■ **Material for the task**
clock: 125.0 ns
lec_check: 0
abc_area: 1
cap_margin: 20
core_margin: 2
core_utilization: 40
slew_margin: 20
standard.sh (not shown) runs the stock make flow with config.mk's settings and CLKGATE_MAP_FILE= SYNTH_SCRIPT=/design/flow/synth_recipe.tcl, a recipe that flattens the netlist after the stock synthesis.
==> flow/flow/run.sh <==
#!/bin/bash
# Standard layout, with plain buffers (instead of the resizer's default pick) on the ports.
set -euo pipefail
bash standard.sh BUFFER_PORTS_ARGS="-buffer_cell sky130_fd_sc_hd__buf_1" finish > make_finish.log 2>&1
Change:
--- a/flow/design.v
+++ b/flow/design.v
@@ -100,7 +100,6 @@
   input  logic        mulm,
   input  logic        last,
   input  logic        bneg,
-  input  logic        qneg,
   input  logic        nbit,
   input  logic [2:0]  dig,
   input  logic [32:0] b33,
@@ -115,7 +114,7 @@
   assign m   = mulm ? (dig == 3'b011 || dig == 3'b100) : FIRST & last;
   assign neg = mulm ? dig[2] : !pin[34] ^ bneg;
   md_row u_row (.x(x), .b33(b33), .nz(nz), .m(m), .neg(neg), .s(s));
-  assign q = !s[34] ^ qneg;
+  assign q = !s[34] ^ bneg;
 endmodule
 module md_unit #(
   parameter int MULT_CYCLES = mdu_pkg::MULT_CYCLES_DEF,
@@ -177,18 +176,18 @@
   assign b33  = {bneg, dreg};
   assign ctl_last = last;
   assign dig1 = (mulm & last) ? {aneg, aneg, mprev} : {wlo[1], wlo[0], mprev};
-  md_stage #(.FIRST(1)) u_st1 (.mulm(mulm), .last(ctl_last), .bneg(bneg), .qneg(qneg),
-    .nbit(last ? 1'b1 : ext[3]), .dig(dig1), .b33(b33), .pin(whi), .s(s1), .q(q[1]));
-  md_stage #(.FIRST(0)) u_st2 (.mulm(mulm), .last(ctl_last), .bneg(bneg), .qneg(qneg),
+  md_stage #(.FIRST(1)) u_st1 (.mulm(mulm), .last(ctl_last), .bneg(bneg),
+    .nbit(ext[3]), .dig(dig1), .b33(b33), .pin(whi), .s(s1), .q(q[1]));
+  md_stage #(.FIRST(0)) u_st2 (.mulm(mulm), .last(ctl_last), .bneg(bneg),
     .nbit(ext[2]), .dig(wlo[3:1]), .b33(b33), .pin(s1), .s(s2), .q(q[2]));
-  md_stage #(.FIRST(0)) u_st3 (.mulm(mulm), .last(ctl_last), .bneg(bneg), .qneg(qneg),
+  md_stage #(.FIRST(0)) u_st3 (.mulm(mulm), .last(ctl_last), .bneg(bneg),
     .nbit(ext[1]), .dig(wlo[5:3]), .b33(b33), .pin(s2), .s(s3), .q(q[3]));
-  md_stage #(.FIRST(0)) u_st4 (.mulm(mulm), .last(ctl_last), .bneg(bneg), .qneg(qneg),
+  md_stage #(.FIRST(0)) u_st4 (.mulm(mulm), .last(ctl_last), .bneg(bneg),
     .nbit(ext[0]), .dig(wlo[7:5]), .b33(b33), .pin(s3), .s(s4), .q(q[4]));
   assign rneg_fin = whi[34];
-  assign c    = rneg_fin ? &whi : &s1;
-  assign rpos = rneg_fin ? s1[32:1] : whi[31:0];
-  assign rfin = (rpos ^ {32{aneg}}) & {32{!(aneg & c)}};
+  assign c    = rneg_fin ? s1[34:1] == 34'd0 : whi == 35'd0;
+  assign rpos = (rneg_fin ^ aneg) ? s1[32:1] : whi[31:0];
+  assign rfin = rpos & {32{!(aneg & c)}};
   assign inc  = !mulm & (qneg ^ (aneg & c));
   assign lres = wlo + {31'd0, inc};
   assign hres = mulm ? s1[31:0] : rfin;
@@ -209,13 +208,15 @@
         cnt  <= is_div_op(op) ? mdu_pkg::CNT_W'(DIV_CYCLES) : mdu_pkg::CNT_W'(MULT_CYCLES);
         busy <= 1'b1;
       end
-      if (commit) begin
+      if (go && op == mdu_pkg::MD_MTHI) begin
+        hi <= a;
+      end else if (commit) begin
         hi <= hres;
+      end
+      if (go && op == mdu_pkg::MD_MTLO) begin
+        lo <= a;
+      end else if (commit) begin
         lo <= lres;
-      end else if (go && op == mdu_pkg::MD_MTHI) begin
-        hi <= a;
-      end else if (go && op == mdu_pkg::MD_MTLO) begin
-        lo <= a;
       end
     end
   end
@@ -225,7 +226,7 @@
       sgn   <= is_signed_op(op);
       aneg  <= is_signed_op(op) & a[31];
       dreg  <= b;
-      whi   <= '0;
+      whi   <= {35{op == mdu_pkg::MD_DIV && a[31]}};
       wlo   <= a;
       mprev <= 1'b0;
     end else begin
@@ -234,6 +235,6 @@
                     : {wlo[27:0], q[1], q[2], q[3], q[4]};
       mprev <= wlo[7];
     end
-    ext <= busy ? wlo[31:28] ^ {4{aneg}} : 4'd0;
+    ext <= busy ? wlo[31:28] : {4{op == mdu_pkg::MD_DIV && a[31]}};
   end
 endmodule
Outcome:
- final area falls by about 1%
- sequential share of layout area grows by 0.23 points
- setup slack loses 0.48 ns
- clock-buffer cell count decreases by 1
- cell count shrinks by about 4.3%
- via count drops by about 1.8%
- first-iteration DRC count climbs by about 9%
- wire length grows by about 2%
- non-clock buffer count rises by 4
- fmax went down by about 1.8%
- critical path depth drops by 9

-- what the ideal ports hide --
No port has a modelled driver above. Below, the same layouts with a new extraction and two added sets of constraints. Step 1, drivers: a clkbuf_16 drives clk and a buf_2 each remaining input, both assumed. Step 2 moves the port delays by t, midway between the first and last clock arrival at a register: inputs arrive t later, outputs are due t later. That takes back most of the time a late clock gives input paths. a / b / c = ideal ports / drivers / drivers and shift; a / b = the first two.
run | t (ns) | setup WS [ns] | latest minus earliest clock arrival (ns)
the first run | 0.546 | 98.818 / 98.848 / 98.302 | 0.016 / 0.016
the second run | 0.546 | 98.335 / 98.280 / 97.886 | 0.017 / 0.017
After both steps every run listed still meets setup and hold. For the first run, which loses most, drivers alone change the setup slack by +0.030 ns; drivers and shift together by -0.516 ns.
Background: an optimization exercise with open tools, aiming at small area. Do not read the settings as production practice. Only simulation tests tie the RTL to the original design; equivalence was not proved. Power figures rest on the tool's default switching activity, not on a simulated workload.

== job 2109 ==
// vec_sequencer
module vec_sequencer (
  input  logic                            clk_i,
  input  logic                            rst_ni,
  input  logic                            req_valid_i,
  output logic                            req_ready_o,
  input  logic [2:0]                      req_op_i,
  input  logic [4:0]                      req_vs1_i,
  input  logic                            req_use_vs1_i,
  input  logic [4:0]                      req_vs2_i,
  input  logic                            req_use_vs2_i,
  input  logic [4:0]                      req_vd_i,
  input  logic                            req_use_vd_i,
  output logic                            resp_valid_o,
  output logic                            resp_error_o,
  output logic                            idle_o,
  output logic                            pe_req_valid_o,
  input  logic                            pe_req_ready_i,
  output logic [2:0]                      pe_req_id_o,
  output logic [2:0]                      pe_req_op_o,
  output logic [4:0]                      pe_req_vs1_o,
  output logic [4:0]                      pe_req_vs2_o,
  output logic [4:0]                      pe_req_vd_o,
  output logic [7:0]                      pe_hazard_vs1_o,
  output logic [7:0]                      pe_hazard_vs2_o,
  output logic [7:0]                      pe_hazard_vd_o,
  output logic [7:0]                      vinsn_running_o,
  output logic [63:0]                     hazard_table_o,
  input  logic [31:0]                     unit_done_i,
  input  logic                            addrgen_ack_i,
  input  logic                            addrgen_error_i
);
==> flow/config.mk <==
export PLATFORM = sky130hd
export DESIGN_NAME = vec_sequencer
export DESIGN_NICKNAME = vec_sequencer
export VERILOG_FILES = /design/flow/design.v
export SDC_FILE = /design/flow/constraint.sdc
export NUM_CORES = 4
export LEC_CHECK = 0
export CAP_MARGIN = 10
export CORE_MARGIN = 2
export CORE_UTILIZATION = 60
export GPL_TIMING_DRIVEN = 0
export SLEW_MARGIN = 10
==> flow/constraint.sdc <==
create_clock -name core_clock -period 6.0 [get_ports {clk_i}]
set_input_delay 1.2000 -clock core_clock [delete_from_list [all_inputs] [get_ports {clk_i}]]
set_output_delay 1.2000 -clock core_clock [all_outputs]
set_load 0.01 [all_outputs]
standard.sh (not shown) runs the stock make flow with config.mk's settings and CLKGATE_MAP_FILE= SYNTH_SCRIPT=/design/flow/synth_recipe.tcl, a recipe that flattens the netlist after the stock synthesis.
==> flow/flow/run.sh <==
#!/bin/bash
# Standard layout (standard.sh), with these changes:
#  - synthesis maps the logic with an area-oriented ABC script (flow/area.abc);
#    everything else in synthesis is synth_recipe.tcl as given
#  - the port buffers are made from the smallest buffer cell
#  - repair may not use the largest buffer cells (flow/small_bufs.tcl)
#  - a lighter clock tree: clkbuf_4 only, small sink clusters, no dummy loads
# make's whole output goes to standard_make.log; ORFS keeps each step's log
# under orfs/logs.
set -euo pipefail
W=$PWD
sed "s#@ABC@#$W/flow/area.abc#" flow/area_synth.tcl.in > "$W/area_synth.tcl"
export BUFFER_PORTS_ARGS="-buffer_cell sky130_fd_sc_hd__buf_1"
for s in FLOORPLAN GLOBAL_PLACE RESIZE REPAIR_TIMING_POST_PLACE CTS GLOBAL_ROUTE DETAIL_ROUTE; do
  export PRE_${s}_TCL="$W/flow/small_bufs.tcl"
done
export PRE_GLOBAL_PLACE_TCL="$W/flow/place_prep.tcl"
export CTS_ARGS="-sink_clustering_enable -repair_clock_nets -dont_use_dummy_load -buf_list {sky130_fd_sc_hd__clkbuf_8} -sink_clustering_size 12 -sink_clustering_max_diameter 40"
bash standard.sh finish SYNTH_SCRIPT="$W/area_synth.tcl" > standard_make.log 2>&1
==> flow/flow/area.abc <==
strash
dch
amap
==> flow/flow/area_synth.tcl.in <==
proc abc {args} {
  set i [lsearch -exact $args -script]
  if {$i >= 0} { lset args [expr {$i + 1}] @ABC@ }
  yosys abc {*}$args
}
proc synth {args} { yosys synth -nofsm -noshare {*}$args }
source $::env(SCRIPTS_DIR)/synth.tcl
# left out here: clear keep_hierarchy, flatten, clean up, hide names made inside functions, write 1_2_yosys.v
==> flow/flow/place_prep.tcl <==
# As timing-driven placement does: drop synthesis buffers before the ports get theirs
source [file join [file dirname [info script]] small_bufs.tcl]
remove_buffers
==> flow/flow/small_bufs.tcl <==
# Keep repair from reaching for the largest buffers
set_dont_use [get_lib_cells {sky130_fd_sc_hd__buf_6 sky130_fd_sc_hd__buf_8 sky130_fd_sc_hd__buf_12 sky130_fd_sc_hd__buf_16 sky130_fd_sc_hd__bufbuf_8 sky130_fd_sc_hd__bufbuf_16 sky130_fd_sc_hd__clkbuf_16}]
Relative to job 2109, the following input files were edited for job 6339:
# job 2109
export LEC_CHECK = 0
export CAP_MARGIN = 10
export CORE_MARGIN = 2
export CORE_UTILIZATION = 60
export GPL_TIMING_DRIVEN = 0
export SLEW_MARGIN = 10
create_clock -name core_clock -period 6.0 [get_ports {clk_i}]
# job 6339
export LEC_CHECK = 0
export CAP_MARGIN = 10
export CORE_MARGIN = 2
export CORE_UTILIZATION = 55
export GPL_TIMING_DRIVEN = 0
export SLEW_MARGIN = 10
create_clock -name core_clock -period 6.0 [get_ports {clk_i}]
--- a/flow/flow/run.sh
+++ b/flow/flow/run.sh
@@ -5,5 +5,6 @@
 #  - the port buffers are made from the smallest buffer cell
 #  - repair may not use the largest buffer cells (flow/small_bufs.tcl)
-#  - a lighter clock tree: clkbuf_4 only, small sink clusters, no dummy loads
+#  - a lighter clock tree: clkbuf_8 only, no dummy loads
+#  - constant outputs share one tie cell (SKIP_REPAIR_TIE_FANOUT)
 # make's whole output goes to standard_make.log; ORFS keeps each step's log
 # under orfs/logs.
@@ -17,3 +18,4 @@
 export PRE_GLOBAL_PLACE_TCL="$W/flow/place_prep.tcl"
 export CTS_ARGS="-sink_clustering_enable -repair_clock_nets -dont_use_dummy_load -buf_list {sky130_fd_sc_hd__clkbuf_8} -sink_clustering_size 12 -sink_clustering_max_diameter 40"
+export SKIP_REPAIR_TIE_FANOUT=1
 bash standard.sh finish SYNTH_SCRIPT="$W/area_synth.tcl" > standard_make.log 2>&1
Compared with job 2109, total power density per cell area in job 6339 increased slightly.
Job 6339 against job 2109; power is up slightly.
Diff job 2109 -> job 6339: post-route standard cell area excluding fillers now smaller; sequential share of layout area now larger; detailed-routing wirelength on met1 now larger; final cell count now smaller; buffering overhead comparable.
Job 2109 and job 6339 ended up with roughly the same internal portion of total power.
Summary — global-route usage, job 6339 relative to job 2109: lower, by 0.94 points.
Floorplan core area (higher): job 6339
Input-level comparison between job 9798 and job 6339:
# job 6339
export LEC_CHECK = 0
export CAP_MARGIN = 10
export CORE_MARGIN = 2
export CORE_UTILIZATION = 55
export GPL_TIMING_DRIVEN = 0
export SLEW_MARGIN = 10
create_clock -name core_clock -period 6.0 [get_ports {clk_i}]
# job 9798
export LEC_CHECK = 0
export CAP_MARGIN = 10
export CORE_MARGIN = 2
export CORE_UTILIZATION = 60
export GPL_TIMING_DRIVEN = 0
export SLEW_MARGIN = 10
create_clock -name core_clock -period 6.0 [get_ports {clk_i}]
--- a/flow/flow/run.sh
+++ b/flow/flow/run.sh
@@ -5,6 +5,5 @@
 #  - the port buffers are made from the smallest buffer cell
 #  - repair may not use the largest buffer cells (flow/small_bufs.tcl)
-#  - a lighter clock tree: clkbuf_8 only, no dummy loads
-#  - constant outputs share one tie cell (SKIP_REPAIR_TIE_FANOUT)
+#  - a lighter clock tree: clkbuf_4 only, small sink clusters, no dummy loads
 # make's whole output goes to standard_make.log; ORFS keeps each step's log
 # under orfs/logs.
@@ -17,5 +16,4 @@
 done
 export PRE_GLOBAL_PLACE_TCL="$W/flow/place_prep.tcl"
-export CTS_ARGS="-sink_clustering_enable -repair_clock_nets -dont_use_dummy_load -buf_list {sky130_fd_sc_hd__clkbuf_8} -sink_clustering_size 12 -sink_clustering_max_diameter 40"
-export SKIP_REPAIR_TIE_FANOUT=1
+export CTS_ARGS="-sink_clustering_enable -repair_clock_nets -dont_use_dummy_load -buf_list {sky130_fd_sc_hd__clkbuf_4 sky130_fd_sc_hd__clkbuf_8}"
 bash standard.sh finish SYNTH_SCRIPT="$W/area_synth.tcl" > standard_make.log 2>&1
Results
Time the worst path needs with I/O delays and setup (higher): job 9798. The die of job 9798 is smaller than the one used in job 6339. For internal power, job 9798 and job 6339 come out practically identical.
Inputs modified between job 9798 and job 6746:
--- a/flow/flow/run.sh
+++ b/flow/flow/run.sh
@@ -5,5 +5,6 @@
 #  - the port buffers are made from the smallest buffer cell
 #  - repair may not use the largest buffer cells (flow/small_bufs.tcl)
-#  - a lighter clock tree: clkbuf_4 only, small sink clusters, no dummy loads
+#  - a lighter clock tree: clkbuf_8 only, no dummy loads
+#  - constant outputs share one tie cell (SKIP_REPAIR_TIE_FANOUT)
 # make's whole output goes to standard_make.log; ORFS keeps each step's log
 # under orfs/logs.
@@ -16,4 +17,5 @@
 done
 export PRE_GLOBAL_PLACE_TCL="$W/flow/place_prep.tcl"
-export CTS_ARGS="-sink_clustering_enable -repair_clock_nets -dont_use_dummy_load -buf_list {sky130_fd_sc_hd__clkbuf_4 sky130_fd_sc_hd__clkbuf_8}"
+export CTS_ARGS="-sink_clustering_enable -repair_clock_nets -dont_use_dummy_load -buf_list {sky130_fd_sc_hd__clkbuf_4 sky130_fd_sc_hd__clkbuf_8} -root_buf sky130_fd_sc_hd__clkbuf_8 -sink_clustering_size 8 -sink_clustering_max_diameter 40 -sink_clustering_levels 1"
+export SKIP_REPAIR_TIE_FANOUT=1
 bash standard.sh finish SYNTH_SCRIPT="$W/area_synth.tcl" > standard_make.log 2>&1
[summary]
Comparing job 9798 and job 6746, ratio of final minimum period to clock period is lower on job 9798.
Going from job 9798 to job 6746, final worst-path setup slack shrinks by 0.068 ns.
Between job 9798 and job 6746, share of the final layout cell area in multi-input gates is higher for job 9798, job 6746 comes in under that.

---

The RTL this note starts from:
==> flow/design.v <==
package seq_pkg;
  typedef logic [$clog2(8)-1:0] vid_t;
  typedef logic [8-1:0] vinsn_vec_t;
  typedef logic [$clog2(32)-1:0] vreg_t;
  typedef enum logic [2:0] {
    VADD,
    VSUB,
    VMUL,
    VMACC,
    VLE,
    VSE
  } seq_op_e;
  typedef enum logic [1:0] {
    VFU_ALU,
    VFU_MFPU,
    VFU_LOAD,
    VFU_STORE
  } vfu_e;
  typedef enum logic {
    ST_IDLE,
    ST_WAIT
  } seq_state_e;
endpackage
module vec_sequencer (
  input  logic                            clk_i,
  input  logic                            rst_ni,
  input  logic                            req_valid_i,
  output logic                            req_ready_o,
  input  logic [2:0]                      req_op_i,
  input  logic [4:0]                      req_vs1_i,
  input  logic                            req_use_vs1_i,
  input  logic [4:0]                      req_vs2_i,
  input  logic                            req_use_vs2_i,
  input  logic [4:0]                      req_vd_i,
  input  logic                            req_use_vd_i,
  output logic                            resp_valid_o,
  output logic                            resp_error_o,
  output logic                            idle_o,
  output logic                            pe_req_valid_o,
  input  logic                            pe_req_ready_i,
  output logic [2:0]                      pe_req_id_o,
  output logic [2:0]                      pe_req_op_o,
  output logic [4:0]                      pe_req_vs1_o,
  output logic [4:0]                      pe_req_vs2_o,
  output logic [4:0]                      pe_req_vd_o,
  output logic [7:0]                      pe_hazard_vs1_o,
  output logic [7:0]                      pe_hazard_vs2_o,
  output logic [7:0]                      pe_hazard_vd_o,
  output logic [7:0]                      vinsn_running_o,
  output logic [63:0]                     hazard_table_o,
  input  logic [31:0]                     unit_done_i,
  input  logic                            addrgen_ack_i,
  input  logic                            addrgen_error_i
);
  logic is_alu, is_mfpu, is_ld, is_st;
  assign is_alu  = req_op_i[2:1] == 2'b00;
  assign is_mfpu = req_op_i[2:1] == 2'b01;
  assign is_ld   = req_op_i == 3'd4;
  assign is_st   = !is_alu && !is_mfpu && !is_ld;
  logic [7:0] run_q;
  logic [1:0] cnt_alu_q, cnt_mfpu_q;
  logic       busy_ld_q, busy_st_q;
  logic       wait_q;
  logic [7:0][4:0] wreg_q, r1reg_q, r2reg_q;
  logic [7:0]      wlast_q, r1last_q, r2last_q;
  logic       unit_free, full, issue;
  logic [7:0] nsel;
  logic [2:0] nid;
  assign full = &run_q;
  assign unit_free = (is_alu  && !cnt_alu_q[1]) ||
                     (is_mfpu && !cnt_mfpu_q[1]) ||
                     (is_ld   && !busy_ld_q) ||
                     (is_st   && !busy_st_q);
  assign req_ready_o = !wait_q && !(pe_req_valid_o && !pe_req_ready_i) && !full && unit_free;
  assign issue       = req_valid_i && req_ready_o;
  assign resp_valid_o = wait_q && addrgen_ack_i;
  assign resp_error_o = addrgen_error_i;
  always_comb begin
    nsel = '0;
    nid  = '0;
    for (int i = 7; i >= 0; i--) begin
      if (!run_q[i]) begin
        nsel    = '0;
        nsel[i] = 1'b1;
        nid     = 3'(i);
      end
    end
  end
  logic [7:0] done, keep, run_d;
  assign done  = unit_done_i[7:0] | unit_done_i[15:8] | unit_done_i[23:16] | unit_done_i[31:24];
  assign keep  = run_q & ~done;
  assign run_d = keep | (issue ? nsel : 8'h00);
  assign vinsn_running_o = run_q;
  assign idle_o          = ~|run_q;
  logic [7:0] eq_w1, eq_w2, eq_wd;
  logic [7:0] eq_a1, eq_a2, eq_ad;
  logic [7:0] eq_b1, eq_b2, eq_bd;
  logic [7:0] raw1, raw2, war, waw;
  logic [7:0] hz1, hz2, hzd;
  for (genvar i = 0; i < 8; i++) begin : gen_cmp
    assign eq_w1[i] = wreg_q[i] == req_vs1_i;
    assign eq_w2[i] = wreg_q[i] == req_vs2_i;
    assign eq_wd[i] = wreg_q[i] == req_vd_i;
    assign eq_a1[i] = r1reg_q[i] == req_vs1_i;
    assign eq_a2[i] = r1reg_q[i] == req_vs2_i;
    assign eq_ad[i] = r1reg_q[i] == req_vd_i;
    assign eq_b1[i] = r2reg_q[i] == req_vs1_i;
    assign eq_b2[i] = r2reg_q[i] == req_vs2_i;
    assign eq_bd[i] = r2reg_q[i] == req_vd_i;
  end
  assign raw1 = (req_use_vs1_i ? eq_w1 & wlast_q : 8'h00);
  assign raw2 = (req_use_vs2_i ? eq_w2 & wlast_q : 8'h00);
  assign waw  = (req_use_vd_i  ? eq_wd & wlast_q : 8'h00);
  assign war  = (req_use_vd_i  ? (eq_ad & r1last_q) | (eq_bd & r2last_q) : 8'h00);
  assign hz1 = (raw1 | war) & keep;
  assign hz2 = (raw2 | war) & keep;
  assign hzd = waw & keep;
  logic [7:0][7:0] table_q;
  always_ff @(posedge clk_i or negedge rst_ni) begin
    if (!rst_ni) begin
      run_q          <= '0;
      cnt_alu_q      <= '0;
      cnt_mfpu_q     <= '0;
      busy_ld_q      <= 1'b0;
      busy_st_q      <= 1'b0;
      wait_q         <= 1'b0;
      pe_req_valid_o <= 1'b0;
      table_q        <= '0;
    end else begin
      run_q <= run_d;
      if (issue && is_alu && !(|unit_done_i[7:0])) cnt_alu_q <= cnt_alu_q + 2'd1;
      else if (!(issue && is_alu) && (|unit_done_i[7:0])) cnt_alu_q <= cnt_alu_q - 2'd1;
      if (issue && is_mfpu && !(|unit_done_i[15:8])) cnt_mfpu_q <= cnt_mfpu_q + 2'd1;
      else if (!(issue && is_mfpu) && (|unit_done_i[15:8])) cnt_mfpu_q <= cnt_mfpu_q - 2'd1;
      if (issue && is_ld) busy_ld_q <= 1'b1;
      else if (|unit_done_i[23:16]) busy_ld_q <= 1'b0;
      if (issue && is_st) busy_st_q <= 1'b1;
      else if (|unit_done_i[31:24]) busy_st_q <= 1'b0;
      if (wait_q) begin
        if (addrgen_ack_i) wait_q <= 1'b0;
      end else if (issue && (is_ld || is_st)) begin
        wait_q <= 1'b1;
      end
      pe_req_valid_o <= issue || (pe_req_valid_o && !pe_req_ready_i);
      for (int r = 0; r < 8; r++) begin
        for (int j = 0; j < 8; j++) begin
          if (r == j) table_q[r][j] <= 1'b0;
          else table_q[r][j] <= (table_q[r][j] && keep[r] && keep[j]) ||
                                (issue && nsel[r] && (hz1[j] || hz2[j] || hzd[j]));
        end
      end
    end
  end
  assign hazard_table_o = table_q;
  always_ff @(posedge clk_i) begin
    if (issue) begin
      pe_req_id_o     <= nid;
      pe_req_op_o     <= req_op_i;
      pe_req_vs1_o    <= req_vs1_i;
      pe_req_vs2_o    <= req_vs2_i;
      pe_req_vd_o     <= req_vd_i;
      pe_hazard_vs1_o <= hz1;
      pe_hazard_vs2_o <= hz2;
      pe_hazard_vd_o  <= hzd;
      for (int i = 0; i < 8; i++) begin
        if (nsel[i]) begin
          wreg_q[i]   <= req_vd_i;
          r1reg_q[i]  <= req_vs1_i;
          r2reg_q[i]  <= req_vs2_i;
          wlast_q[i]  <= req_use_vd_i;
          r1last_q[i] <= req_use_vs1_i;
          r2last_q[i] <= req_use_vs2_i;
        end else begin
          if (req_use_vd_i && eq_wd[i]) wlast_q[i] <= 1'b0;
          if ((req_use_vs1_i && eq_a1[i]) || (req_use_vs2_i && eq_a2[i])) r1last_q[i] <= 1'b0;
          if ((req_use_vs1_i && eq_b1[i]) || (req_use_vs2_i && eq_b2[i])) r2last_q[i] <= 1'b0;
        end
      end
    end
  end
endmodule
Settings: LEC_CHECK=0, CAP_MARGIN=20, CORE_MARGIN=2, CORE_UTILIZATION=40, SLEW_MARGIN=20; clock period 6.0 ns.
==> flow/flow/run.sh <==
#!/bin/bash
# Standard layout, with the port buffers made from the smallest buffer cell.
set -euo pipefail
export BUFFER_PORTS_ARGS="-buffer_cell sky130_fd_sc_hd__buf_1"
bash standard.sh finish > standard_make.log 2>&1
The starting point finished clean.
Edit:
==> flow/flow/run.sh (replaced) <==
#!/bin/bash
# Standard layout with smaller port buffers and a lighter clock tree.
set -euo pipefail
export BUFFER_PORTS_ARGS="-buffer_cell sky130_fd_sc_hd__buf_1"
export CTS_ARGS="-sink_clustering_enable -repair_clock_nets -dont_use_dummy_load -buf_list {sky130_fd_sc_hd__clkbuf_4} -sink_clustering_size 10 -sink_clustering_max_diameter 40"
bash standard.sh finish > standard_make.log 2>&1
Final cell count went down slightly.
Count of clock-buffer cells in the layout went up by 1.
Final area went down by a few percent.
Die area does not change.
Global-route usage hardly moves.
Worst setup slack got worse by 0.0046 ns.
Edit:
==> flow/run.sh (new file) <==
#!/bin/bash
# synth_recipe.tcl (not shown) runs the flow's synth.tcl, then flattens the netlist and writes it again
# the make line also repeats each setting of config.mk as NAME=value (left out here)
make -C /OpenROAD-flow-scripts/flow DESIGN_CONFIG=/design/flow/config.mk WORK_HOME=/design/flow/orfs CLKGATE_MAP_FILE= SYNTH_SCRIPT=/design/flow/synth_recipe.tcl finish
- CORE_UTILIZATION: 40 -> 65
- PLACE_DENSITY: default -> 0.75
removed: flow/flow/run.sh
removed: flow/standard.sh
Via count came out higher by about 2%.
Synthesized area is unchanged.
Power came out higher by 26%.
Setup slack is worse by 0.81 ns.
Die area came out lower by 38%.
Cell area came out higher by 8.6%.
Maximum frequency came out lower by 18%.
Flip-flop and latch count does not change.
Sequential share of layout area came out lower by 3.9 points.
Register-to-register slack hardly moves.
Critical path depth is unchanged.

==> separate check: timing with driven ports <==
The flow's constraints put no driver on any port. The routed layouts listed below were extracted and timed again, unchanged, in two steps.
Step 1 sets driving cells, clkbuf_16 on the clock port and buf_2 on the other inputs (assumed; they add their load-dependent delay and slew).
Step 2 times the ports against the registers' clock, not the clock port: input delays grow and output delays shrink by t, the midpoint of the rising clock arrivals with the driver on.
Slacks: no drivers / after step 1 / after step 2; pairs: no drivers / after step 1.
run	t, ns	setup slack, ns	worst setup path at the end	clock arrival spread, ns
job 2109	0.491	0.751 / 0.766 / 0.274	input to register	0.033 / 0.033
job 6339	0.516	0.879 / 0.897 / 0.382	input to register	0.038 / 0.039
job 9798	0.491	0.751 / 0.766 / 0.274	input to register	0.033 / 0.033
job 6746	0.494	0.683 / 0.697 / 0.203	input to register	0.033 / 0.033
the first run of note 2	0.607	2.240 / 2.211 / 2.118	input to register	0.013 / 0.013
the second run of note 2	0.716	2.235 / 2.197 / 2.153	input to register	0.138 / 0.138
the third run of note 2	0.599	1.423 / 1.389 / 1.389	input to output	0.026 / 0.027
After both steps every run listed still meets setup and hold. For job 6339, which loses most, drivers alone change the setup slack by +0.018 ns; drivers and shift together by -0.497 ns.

■ **Work to complete**
Taking the entries above, restate exactly those lines that fall between the line with "- setup slack loses 0.48 ns" and the line with "the second run |", keeping both of those lines too.

■ **Solution to this task**
- setup slack loses 0.48 ns
- clock-buffer cell count decreases by 1
- cell count shrinks by about 4.3%
- via count drops by about 1.8%
- first-iteration DRC count climbs by about 9%
- wire length grows by about 2%
- non-clock buffer count rises by 4
- fmax went down by about 1.8%
- critical path depth drops by 9

-- what the ideal ports hide --
No port has a modelled driver above. Below, the same layouts with a new extraction and two added sets of constraints. Step 1, drivers: a clkbuf_16 drives clk and a buf_2 each remaining input, both assumed. Step 2 moves the port delays by t, midway between the first and last clock arrival at a register: inputs arrive t later, outputs are due t later. That takes back most of the time a late clock gives input paths. a / b / c = ideal ports / drivers / drivers and shift; a / b = the first two.
run | t (ns) | setup WS [ns] | latest minus earliest clock arrival (ns)
the first run | 0.546 | 98.818 / 98.848 / 98.302 | 0.016 / 0.016
the second run | 0.546 | 98.335 / 98.280 / 97.886 | 0.017 / 0.017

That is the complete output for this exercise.